One of the things I’ve reflected on of recent, and since this tragedy, is being thankful for not being touched by such devastation. And then I came across this quote:
“For what I have received may the Lord make me truly thankful. And more truly for what I have not received.”
We don’t often think of thanking God for those things he hasn’t sent us, for instance, a job loss, a runaway marriage partner, or a terminal illness. And, of course, we get into all sorts of a fluster over what we attribute, theologically, as that which God ‘sends’ us, after all he’s a God slow to anger, abounding in his love, isn’t he?
Yet the Bible records many things that he has sent (or allowed); not all of them were or are appreciated. Job, for instance, learns the most profound lessons about God’s providential ways--but only after a significant portion of time in Gehenna. His suffering did have a purpose.
But there is often (though not always) a theological pattern to it. Repent and wholly turn toward him and he will favour us in his own way; in a way that is truly good for us, from the eternal sense, according to his sovereign plan.
I heard on a radio program, in discussing community responses to the fires that some Christians had alluded to this being a ‘judgment from God.’ How ridiculous is it to attribute something like this to God’s judgment.

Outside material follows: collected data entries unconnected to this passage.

--- src/include/ppu_settings.svh ---
`ifndef PPU_SETTINGS_SVH
`define PPU_SETTINGS_SVH

// 640x480 VGA, horizontal counts in pixels
`define H_TOTAL 800
`define H_ACTIVE 640
`define HS_START 656
`define HS_END 752

// vertical counts in lines
`define V_TOTAL 525
`define V_ACTIVE 480
`define VS_START 490
`define VS_END 492

// 2 KB nametable RAM, two screens with vertical mirroring
`define NT_ADDR_W 11

// four background and four sprite palettes of four entries each
`define PAL_ENTRIES 32

// the CPU side runs without back-pressure, so strobes must leave the FSM room to finish
`define STROBE_GAP 4

`endif
--- src/rtl/ppu_pkg.sv ---
`default_nettype none

package ppu_pkg;

	typedef enum logic [2:0] {
		CTRL,
		MASK,
		STATUS,
		OAM_ADDR,
		OAM_DATA,
		SCROLL,
		ADDR,
		DATA
	} reg_sel_t;

	typedef enum logic [1:0] {
		IDLE,
		MEM_WRITE,
		BUF_FETCH,
		BUF_LOAD
	} port_state_t;

	typedef struct packed {
		logic wr;
		logic rd;
		reg_sel_t sel;
		logic [7:0] wdata;
	} cpu_req_t;

	typedef struct packed {
		logic rd;
		logic wr;
		logic [13:0] addr;
		logic [7:0] wdata;
	} mem_req_t;

	typedef struct packed {
		logic [9:0] x;
		logic [9:0] y;
		logic h_blank;
		logic v_blank;
	} vga_pos_t;

	typedef struct packed {
		logic [3:0] r;
		logic [3:0] g;
		logic [3:0] b;
	} rgb_t;

	// 8 bits per channel, red in the top byte
	parameter logic [23:0] MASTER_PALETTE [64] = '{
		24'h545454, 24'h001E74, 24'h081090, 24'h300088,
		24'h440064, 24'h5C0030, 24'h540400, 24'h3C1800,
		24'h202A00, 24'h083A00, 24'h004000, 24'h003C00,
		24'h00323C, 24'h000000, 24'h000000, 24'h000000,

		24'h989698, 24'h084CC4, 24'h3032EC, 24'h5C1EE4,
		24'h8814B0, 24'hA01464, 24'h982220, 24'h783C00,
		24'h545A00, 24'h287200, 24'h087C00, 24'h007628,
		24'h006678, 24'h000000, 24'h000000, 24'h000000,

		24'hECEEEC, 24'h4C9AEC, 24'h787CEC, 24'hB062EC,
		24'hE454EC, 24'hEC58B4, 24'hEC6A64, 24'hD48820,
		24'hA0AA00, 24'h74C400, 24'h4CD020, 24'h38CC6C,
		24'h38B4CC, 24'h3C3C3C, 24'h000000, 24'h000000,

		24'hECEEEC, 24'hA8CCEC, 24'hBCBCEC, 24'hD4B2EC,
		24'hECAEEC, 24'hECAED4, 24'hECB4B0, 24'hE4C490,
		24'hCCD278, 24'hB4DE78, 24'hA8E290, 24'h98E2B4,
		24'hA0D6E4, 24'hA0A2A0, 24'h000000, 24'h000000
	};

endpackage

`default_nettype wire

--- src/rtl/vga_timing.sv ---
`timescale 1ns/1ps
`default_nettype none
`include "ppu_settings.svh"

module vga_timing (
	input wire logic vga_clk,
	input wire logic rst_n,
	output ppu_pkg::vga_pos_t pos,
	output logic hs,
	output logic vs,
	output logic vblank_start,
	output logic vblank_end
);

	logic [9:0] h_cnt;
	logic [9:0] v_cnt;
	logic [9:0] h_next;
	logic [9:0] v_next;

	always_comb begin
		h_next = h_cnt + 10'd1;
		v_next = v_cnt;
		if (h_cnt == `H_TOTAL - 1) begin
			h_next = '0;
			if (v_cnt == `V_TOTAL - 1) begin
				v_next = '0;
			end else begin
				v_next = v_cnt + 10'd1;
			end
		end
	end

	// outputs are decoded from the next count so they line up with h_cnt and v_cnt
	always_ff @(posedge vga_clk or negedge rst_n) begin
		if (!rst_n) begin
			h_cnt <= '0;
			v_cnt <= '0;
			hs <= 1'b0;
			vs <= 1'b0;
			vblank_start <= 1'b0;
			vblank_end <= 1'b0;
		end else begin
			h_cnt <= h_next;
			v_cnt <= v_next;
			hs <= !(h_next >= `HS_START && h_next < `HS_END); // sync pulses are active low
			vs <= !(v_next >= `VS_START && v_next < `VS_END);
			vblank_start <= (h_next == '0) && (v_next == `V_ACTIVE);
			vblank_end <= (h_next == '0) && (v_next == '0);
		end
	end

	always_comb begin
		pos.x = h_cnt;
		pos.y = v_cnt;
		pos.h_blank = (h_cnt >= `H_ACTIVE);
		pos.v_blank = (v_cnt >= `V_ACTIVE);
	end

	a_count_range: assert property (@(posedge vga_clk) disable iff (!rst_n)
		(h_cnt < `H_TOTAL) && (v_cnt < `V_TOTAL));

endmodule

`default_nettype wire

--- config.mk ---
export PLATFORM = sky130hd
export DESIGN_NAME = vga_timing
export DESIGN_NICKNAME = d
export VERILOG_FILES = /design/src/rtl/ppu_pkg.sv /design/src/rtl/vga_timing.sv
export VERILOG_INCLUDE_DIRS = /design/src /design/src/include
export SDC_FILE = /design/constraint.sdc
export NUM_CORES = 1
export LEC_CHECK = 0
export BUFFER_PORTS_ARGS = -buffer_cell sky130_fd_sc_hd__buf_2
export CAP_MARGIN = 5
export CORE_UTILIZATION = 59
export DETAILED_ROUTE_END_ITERATION = 8
export PLACE_DENSITY = 0.87
export SLEW_MARGIN = 20
export SYNTH_ARGS = -nofsm -noshare
export SYNTH_HDL_FRONTEND = slang
export SYNTH_SLANG_ARGS = --single-unit
--- constraint.sdc ---
create_clock -name vga_clk -period 6 [get_ports vga_clk]
set_clock_uncertainty 0.1 [all_clocks]
set_input_delay 1.5 -clock vga_clk [delete_from_list [all_inputs] [get_ports vga_clk]]
set_output_delay 1.5 -clock vga_clk [all_outputs]
set_load 0.05 [all_outputs]
==> results.sh <==
export IMPL_status="complete, no violations"
export IMPL_min_to="h_cnt[0]"
export IMPL_maxSlewViolCount=0
export IMPL_portBuffers=27
export IMPL_wirelength_um=3240
export IMPL_avgSynthCellArea_um2=10.3
export IMPL_finalPower_uw=282
export IMPL_vias=1224
export IMPL_slew_headroom_pct=59.0
export IMPL_grt_overflow_total=0
export IMPL_synth_area_leader_cell="dfrtp_1"
export IMPL_cp_start_kind="flip-flop"
export IMPL_use_met2_pct=40.9
export IMPL_worstPathMaxFanout=9
export IMPL_numClockSinks=24
export IMPL_dp_cells=193
export IMPL_grt_pass1_vias=1094
export IMPL_yosysSeqAreaShare_pct=39.6
export IMPL_holdWs_ps=423
export IMPL_cts_tree="done"
export IMPL_start_util_pct=65.4
export IMPL_period_share_pct=52.6
export IMPL_row_count=17
export IMPL_viasPerCell=6.21
export IMPL_grtUsageMet1_pct=39.3
export IMPL_hold_class="flip-flop to flip-flop"
export IMPL_irDropWorstVdd_mv=0.155
export IMPL_ys_warn_count=0
export IMPL_synth_area_top_cells="dfrtp_1 (40%), buf_6 (4.5%), xnor2_1 (3.5%)"
export IMPL_drt_initial_drc_count=48
export IMPL_layout_common_cells="buf_2 (27), dfrtp_1 (24), inv_1 (10), nand2_1 (9)"
export IMPL_postSynthCellCount=147
export IMPL_post_route_min_period_ps=3150
export IMPL_syn2layout_area_growth_pct=9.25
export IMPL_fmax_mhz=317
export IMPL_grt_pass1_wl_um=5280
export IMPL_rsz0062_at_grt="false"
export IMPL_hold_start="h_cnt[0]"
export IMPL_power_leakage_uw=0.000803
export IMPL_core_area_um2=2320
export IMPL_final_common_cell="buf_2"
export IMPL_drcViolationCount=0
export IMPL_root_buffer="clkbuf_4"
export IMPL_clock_latency_ps=320
export IMPL_cts_buffers=3
export IMPL_netlist_area_um2=1520
export IMPL_r2r_cells=6
export IMPL_ys_ff_latch=24
export IMPL_postCtsSetupBuffers=0
export IMPL_required_ps=4400
export IMPL_grt_max_degree=25
export IMPL_synth_cell_type_count=51
export IMPL_hold_viol=0
export IMPL_drt_pass1_iterations=4
export IMPL_cts_hold_buf=0
export IMPL_final_layout_size_suffix_gt1_share_pct=25.4
export IMPL_globalRouteMet3Util_pct=3.48
export IMPL_path_clk_slew_ps=130
export IMPL_setup_viol=0
export IMPL_fin_cells=197
export IMPL_grt_busiest_layer="met2"
export IMPL_synth_ff_type="dfrtp_1"
export IMPL_crit_arrival_ps=1550
export IMPL_ioPinCount=28
export IMPL_synth_edf_count=0
export IMPL_die_area_um2=2770
export IMPL_rr_endpoint="vs"
export IMPL_die_w_um=52.7
export IMPL_cap_violations=0
export IMPL_r2r_slack_ps=3230
export IMPL_worstMarginPinSlew_ps=613
export IMPL_cts_resized_gates=0
export IMPL_die_y_um=52.7
export IMPL_critPathKind="flip-flop to primary output"
export IMPL_r2r_start="h_cnt[0]"
export IMPL_dp_hpwl_um=2350
export IMPL_gp_congestion=0.910
export IMPL_setup_tns_ps=0
export IMPL_finalNetCount=176
export IMPL_num_antenna_cells=0
export IMPL_routedWlPerCell_um=16.5
export IMPL_grtUsageTotal_pct=26.5
export IMPL_synth_nets=153
export IMPL_min_path_cells=1
export IMPL_antenna_found_initial=0
export IMPL_cp_end_kind="primary output"
export IMPL_powerDensity_nw_per_um2=170
export IMPL_synth_top_cell_area_share_pct=39.6
export IMPL_async_reset_ff_share_pct=100
export IMPL_ant_nets=0
export IMPL_cts_buffer_depth=2
export IMPL_cts_htree_levels=1
[critical path, stage by stage, from the launching register on]
cell	delay [ps]
dfrtp_1	580
nand4_1	260
nand2b_1	130
buf_2	260
[where the power goes]
| group | switching (uW) | leakage [uW] | internal [uW] |
|---|---|---|---|
| combinational | 2.94 | 0.000464 | 0.232 |
| clock | 49.6 | 0.0000279 | 67.6 |
| sequential | 0 | 0.000310 | 162 |
[per-layer routing]
layer  vias up  part of all wire (%)
met1       592                    48
met5         -                     0
met4         0                  0.96
met2        45                    46
met3         4                   5.2
li1        583                     -
[Yosys cell counts (all sizes together), types with 3 or more instances]
master  count
o21a        3
or3         3
inv        10
nor4        6
xnor2       6
nor2        7
nand2       9
buf         9
a31oi       6
a21o        3
nor3        4
dfrtp      24
nand3       7
o21ai       7
xor2        3
nand2b      3
nand4       5
ha          4
[kinds of logic after synthesis]
family                   count (synthesis)  share of synthesized area, %
flip-flops                              24                          39.6
adder cells (fa/ha/maj)                  4                          3.30
buffers and inverters                   19                          7.93
AND/OR/NAND/NOR                         54                          24.9
XOR/XNOR                                 9                          5.20
multiplexers                             1                         0.991
AO/OA/AOI/OAI                           36                          18.1
[flip-flops by register name, summed over array words and instances, names as in the netlist]
register      count
h_cnt            10
v_cnt            10
hs                1
vblank_end        1
vblank_start      1
vs                1
[area by class of cell]
cell class | instances | area (um2)
Inverter | 10 | 37.5
Clock inverter | 1 | 30.0
Fill cell | 169 | 663
Tap cell | 28 | 35.0
Multi-Input combinational cell | 104 | 795
Clock buffer | 3 | 22.5
Timing Repair Buffer | 27 | 135
Sequential cell | 24 | 601
[how the worst max path moves through the flow]
stage          slack [ps]     end      from  depth (start not counted)
2_1_floorplan        2970  pos[0]  v_cnt[5]                          2
3_3_place_gp         3300  pos[0]  v_cnt[7]                          3
3_5_place_dp         3250  pos[0]  v_cnt[7]                          3
4_1_cts              2870  pos[0]  v_cnt[7]                          3
5_1_grt              2760  pos[0]  v_cnt[7]                          3
6_report             2850  pos[0]  v_cnt[7]                          3
[stage by stage]
step                cell area [um2]  setup slack [ps]  util, %
detailed placement             1600              3250     69.1
floorplan                      1520              2970        -
CTS                            1660              2870     71.4
global route                   1660              2760     71.4
finish                         1660              2850     71.4
global placement               1600              3300     69.1
Note: power is estimated with default switching activity, not from simulation.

It’s a role confusion--who speaks for God in this way?! In any event, why not any other area of Australia? At a time when God’s people are most called to the compassion of Christ in a crisis such as this, the opposite hypocritical response comes and is plainly not helpful.
We digress… thankfulness for things not received is the matter of this discussion.
We ought to be entirely cheerful in life with our present and past lots, and regarding hope for our future. Everything we have is from God, as well as everything we don’t have. Not having certain things and experiences can be a very good thing.
Isn’t it quite weird that God is very unpopular for all sorts of reasons? He brings (or allows) bad things and suffering some say--would a loving God do that? Others say he requires too much. ‘What point,’ say others. These, of course, are consistent with the modern humanist view in full flight; a view that there’s no need for God--that we’re better off without him.
I suspect few go the spiritual journey with God because they’re afraid of what they might have to give up. Suddenly they might not receive what they’ve grown accustomed to. They think not of what they might gain from committing to a relationship with God.
Most of us plain want our own way. We’re not thankful for the things we’ve been given and we’re certainly not grateful for the things we’ve not been given.